I let go of a lot of my own teenage anger Thanksgiving weekend. I had a little help. When I was small, my Grandfather made me a cedar chest that I used for my toys. It's one of the things that survived my parent's divorce, but barely; my father, one night in a drunken rage, used a black permanent marker to graffiti all over the inside lid. He no doubt tried to smash the thing too, but failed. He was more successful in smashing the cedar chest my Grandfather had given my mother, which had more detail work that was easier to break.

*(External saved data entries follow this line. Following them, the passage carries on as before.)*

[src/sv/assert_macros.svh]
// Assertion macros used by the top-level RTL file.
`ifndef ASSERT_MACROS_SVH
`define ASSERT_MACROS_SVH
`ifndef NO_ASSERTIONS
`define EJQ_ASSERT(lbl, prop) \
	lbl: assert property (@(posedge clk) disable iff (!arst_n) prop) \
		else $error("%m: assertion failed");
`define EJQ_ASSERT_NEXT(lbl, pre, post) \
	lbl: assert property (@(posedge clk) disable iff (!arst_n) (pre) |=> (post)) \
		else $error("%m: assertion failed");
`else
`define EJQ_ASSERT(lbl, prop)
`define EJQ_ASSERT_NEXT(lbl, pre, post)
`endif
`endif

[src/sv/ejq_pkg.sv]
// Types and constants of the joint quaternion builder.
`timescale 1ns / 1ps
`default_nettype none
package ejq_pkg;

	localparam int TRIG_W = 34;

	localparam logic [2:0] KIND_POS_X = 3'd0;
	localparam logic [2:0] KIND_POS_Y = 3'd1;
	localparam logic [2:0] KIND_POS_Z = 3'd2;
	localparam logic [2:0] KIND_ROT_X = 3'd3;
	localparam logic [2:0] KIND_ROT_Y = 3'd4;
	localparam logic [2:0] KIND_ROT_Z = 3'd5;
	localparam logic [2:0] KIND_NONE  = 3'd6;

	localparam logic [1:0] QI_W = 2'd0;
	localparam logic [1:0] QI_X = 2'd1;
	localparam logic [1:0] QI_Y = 2'd2;
	localparam logic [1:0] QI_Z = 2'd3;

	typedef logic [3:0][31:0] quat_t;

	typedef enum logic [1:0] {ST_IDLE, ST_TRIG, ST_QMUL, ST_EMIT} state_t;
	typedef enum logic [2:0] {TP_IDLE, TP_MOD, TP_DIV, TP_FOLD, TP_CORD} trig_phase_t;

	typedef struct packed {
		logic [1:0] qi;
		logic       use_s;
		logic       neg;
	} term_t;

	localparam logic [31:0] ATAN_TURNS [32] = '{
		32'h20000000, 32'h12E4051E, 32'h09FB385B, 32'h051111D4, 32'h028B0D43,
		32'h0145D7E1, 32'h00A2F61E, 32'h00517C55, 32'h0028BE53, 32'h00145F2F,
		32'h000A2F98, 32'h000517CC, 32'h00028BE6, 32'h000145F3, 32'h0000A2FA,
		32'h0000517D, 32'h000028BE, 32'h0000145F, 32'h00000A30, 32'h00000518,
		32'h0000028C, 32'h00000146, 32'h000000A3, 32'h00000051, 32'h00000029,
		32'h00000014, 32'h0000000A, 32'h00000005, 32'h00000003, 32'h00000001,
		32'h00000001, 32'h00000000
	};

	// Operand pick for product k of the right multiply by an axis rotation.
	function automatic term_t term_sel(input logic [1:0] axis, input logic [2:0] k);
		term_t t;
		t = '{qi: QI_W, use_s: 1'b0, neg: 1'b0};
		unique case ({axis, k})
			5'b00_000: t = '{QI_W, 1'b0, 1'b0};
			5'b00_001: t = '{QI_X, 1'b1, 1'b1};
			5'b00_010: t = '{QI_W, 1'b1, 1'b0};
			5'b00_011: t = '{QI_X, 1'b0, 1'b0};
			5'b00_100: t = '{QI_Y, 1'b0, 1'b0};
			5'b00_101: t = '{QI_Z, 1'b1, 1'b0};
			5'b00_110: t = '{QI_Z, 1'b0, 1'b0};
			5'b00_111: t = '{QI_Y, 1'b1, 1'b1};
			5'b01_000: t = '{QI_W, 1'b0, 1'b0};
			5'b01_001: t = '{QI_Y, 1'b1, 1'b1};
			5'b01_010: t = '{QI_X, 1'b0, 1'b0};
			5'b01_011: t = '{QI_Z, 1'b1, 1'b1};
			5'b01_100: t = '{QI_W, 1'b1, 1'b0};
			5'b01_101: t = '{QI_Y, 1'b0, 1'b0};
			5'b01_110: t = '{QI_Z, 1'b0, 1'b0};
			5'b01_111: t = '{QI_X, 1'b1, 1'b0};
			5'b10_000: t = '{QI_W, 1'b0, 1'b0};
			5'b10_001: t = '{QI_Z, 1'b1, 1'b1};
			5'b10_010: t = '{QI_X, 1'b0, 1'b0};
			5'b10_011: t = '{QI_Y, 1'b1, 1'b0};
			5'b10_100: t = '{QI_Y, 1'b0, 1'b0};
			5'b10_101: t = '{QI_X, 1'b1, 1'b1};
			5'b10_110: t = '{QI_W, 1'b1, 1'b0};
			5'b10_111: t = '{QI_Z, 1'b0, 1'b0};
			default:   t = '{QI_W, 1'b0, 1'b0};
		endcase
		return t;
	endfunction

endpackage
`default_nettype wire

[src/sv/ejq_trig.sv]
// Half-angle cosine and sine: serial modulo, serial divide by 720, CORDIC.
`timescale 1ns / 1ps
`default_nettype none
module ejq_trig import ejq_pkg::*; #(
	parameter int VALUE_FRAC_BITS = 16,
	parameter int QUAT_FRAC_BITS = 30,
	parameter int TRIG_ITERATIONS = 24
) (
	input  wire logic                     clk,
	input  wire logic                     arst_n,
	input  wire logic                     start,
	input  wire logic signed [31:0]       deg,
	output logic                          done,
	output logic signed [TRIG_W-1:0]      cos_o,
	output logic signed [TRIG_W-1:0]      sin_o
);
	localparam int MW = 10 + VALUE_FRAC_BITS;
	localparam int DW = MW + 31;
	localparam int NW = MW + 32 - VALUE_FRAC_BITS;
	localparam int NIT = (TRIG_ITERATIONS < 31) ? TRIG_ITERATIONS : 31;
	localparam logic [63:0] MOD_L = 64'd720 << VALUE_FRAC_BITS;
	localparam logic [MW-1:0] MOD_M = MOD_L[MW-1:0];
	localparam logic signed [TRIG_W-1:0] X0 =
		TRIG_W'(64'sd652032874 >>> (30 - QUAT_FRAC_BITS));

	trig_phase_t ph_q, ph_d;
	logic [DW-1:0] r_q, d_q;
	logic [5:0] cnt_q;
	logic sgn_q, neg_q;
	logic [NW-1:0] n_q;
	logic [9:0] rem_q;
	logic [31:0] quo_q;
	logic [4:0] it_q;
	logic signed [TRIG_W-1:0] x_q, y_q, z_q;

	logic [DW-1:0] r_nx;
	logic [MW-1:0] r_lo, t_red;
	logic [10:0] rr;
	logic rr_ge;
	logic signed [TRIG_W-1:0] atn, xs, ys;
	logic [31:0] deg_abs;

	assign deg_abs = deg[31] ? 32'(-deg) : 32'(deg);
	assign r_nx = (r_q >= d_q) ? r_q - d_q : r_q;
	assign r_lo = r_nx[MW-1:0];
	assign t_red = (sgn_q && (r_lo != '0)) ? MOD_M - r_lo : r_lo;
	assign rr = {rem_q, n_q[NW-1]};
	assign rr_ge = rr >= 11'd720;
	assign atn = TRIG_W'(ATAN_TURNS[it_q]);
	assign xs = x_q >>> it_q;
	assign ys = y_q >>> it_q;

	always_comb begin
		ph_d = ph_q;
		unique case (ph_q)
			TP_IDLE: if (start) ph_d = TP_MOD;
			TP_MOD:  if (cnt_q == '0) ph_d = TP_DIV;
			TP_DIV:  if (cnt_q == '0) ph_d = TP_FOLD;
			TP_FOLD: ph_d = TP_CORD;
			TP_CORD: if (it_q == 5'(NIT - 1)) ph_d = TP_IDLE;
			default: ph_d = TP_IDLE;
		endcase
	end

	always_comb begin
		done = (ph_q == TP_CORD) && (it_q == 5'(NIT - 1));
	end

	always_ff @(posedge clk or negedge arst_n) begin
		if (!arst_n) begin
			ph_q <= TP_IDLE;
		end else begin
			ph_q <= ph_d;
		end
	end

	always_ff @(posedge clk) begin
		unique case (ph_q)
			TP_IDLE: begin
				r_q <= DW'(deg_abs);
				d_q <= {MOD_M, 31'b0};
				sgn_q <= deg[31];
				cnt_q <= 6'd31;
			end
			TP_MOD: begin
				r_q <= r_nx;
				d_q <= d_q >> 1;
				if (cnt_q == '0) begin
					cnt_q <= 6'(NW - 1);
				end else begin
					cnt_q <= cnt_q - 6'd1;
				end
			end
			TP_DIV: begin
				rem_q <= rr_ge ? 10'(rr - 11'd720) : rr[9:0];
				quo_q <= {quo_q[30:0], rr_ge};
				n_q <= n_q << 1;
				cnt_q <= cnt_q - 6'd1;
			end
			TP_FOLD: begin
				x_q <= X0;
				y_q <= '0;
				it_q <= '0;
				if (quo_q < 32'h4000_0000) begin
					z_q <= TRIG_W'(quo_q);
					neg_q <= 1'b0;
				end else if (quo_q >= 32'hC000_0000) begin
					z_q <= TRIG_W'(quo_q) - (TRIG_W'(1) << 32);
					neg_q <= 1'b0;
				end else begin
					z_q <= TRIG_W'(quo_q) - (TRIG_W'(1) << 31);
					neg_q <= 1'b1;
				end
			end
			TP_CORD: begin
				it_q <= it_q + 5'd1;
				if (!z_q[TRIG_W-1]) begin
					x_q <= x_q - ys;
					y_q <= y_q + xs;
					z_q <= z_q - atn;
				end else begin
					x_q <= x_q + ys;
					y_q <= y_q - xs;
					z_q <= z_q + atn;
				end
			end
			default: begin
			end
		endcase
		if (ph_q == TP_MOD && cnt_q == '0) begin
			rem_q <= '0;
			quo_q <= '0;
		end
		if (ph_q == TP_MOD) begin
			n_q <= {t_red, (32 - VALUE_FRAC_BITS)'(0)};
		end
	end

	// Last iteration result, sign applied for the folded half.
	logic signed [TRIG_W-1:0] xf, yf;
	always_comb begin
		if (!z_q[TRIG_W-1]) begin
			xf = x_q - ys;
			yf = y_q + xs;
		end else begin
			xf = x_q + ys;
			yf = y_q - xs;
		end
	end

	always_ff @(posedge clk) begin
		if (done) begin
			cos_o <= neg_q ? -xf : xf;
			sin_o <= neg_q ? -yf : yf;
		end
	end
endmodule
`default_nettype wire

I had avoided getting the chest of toys from my mom because I didn't know how to deal with dad's graffiti. It had become this physical symbol in my mind of how he was hellbent on destroying everything with his drinking, and every time I thought about the chest I felt like I wanted to vomit. But it was time; my mother is moving on with her life, and that means moving on with her furniture and decorating. She needed my cedar chest to leave her house.

The in-laws know a very good carpenter, an immigrant from Mexico who does some of the most beautiful detail work you've ever seen. He picked up the chest from my mother's house, and sanded down the graffiti. He looked it over; someone had tried to take a hammer to the legs, but found them unable to break. The carpenter admired my Grandfather's craftsmanship, and said this was a perfect example of a chest to give a child - nearly impossible to break but nice enough that they would still want it as an adult.

I sorted through the toys, painfully throwing out those that were now just rags, saving a couple of things, keeping the nicest ones for charity (and, OK, one or two for me). This weekend I'll move the chest into the new baby's room and start storing quilts in there. Maybe. The husband likes the chest so much he's arguing for it to go in our room. I don't know; the graffiti is sanded off, but the chest holds too much weight still.

I can't imagine how my mother feels when she looks at her piece; the divorce has been so expensive that she hasn't got the money to fix it yet. The back is smashed in, the feet broken off, the inside lid also defaced. It can probably be put back together, after some time and expense. I'm thankful for that. If it's one thing I quietly told myself this year in Nashville, it's that I'm thankful for the idea that some things can be fixed; you just have to find the right tools and know-how. Time helps, too.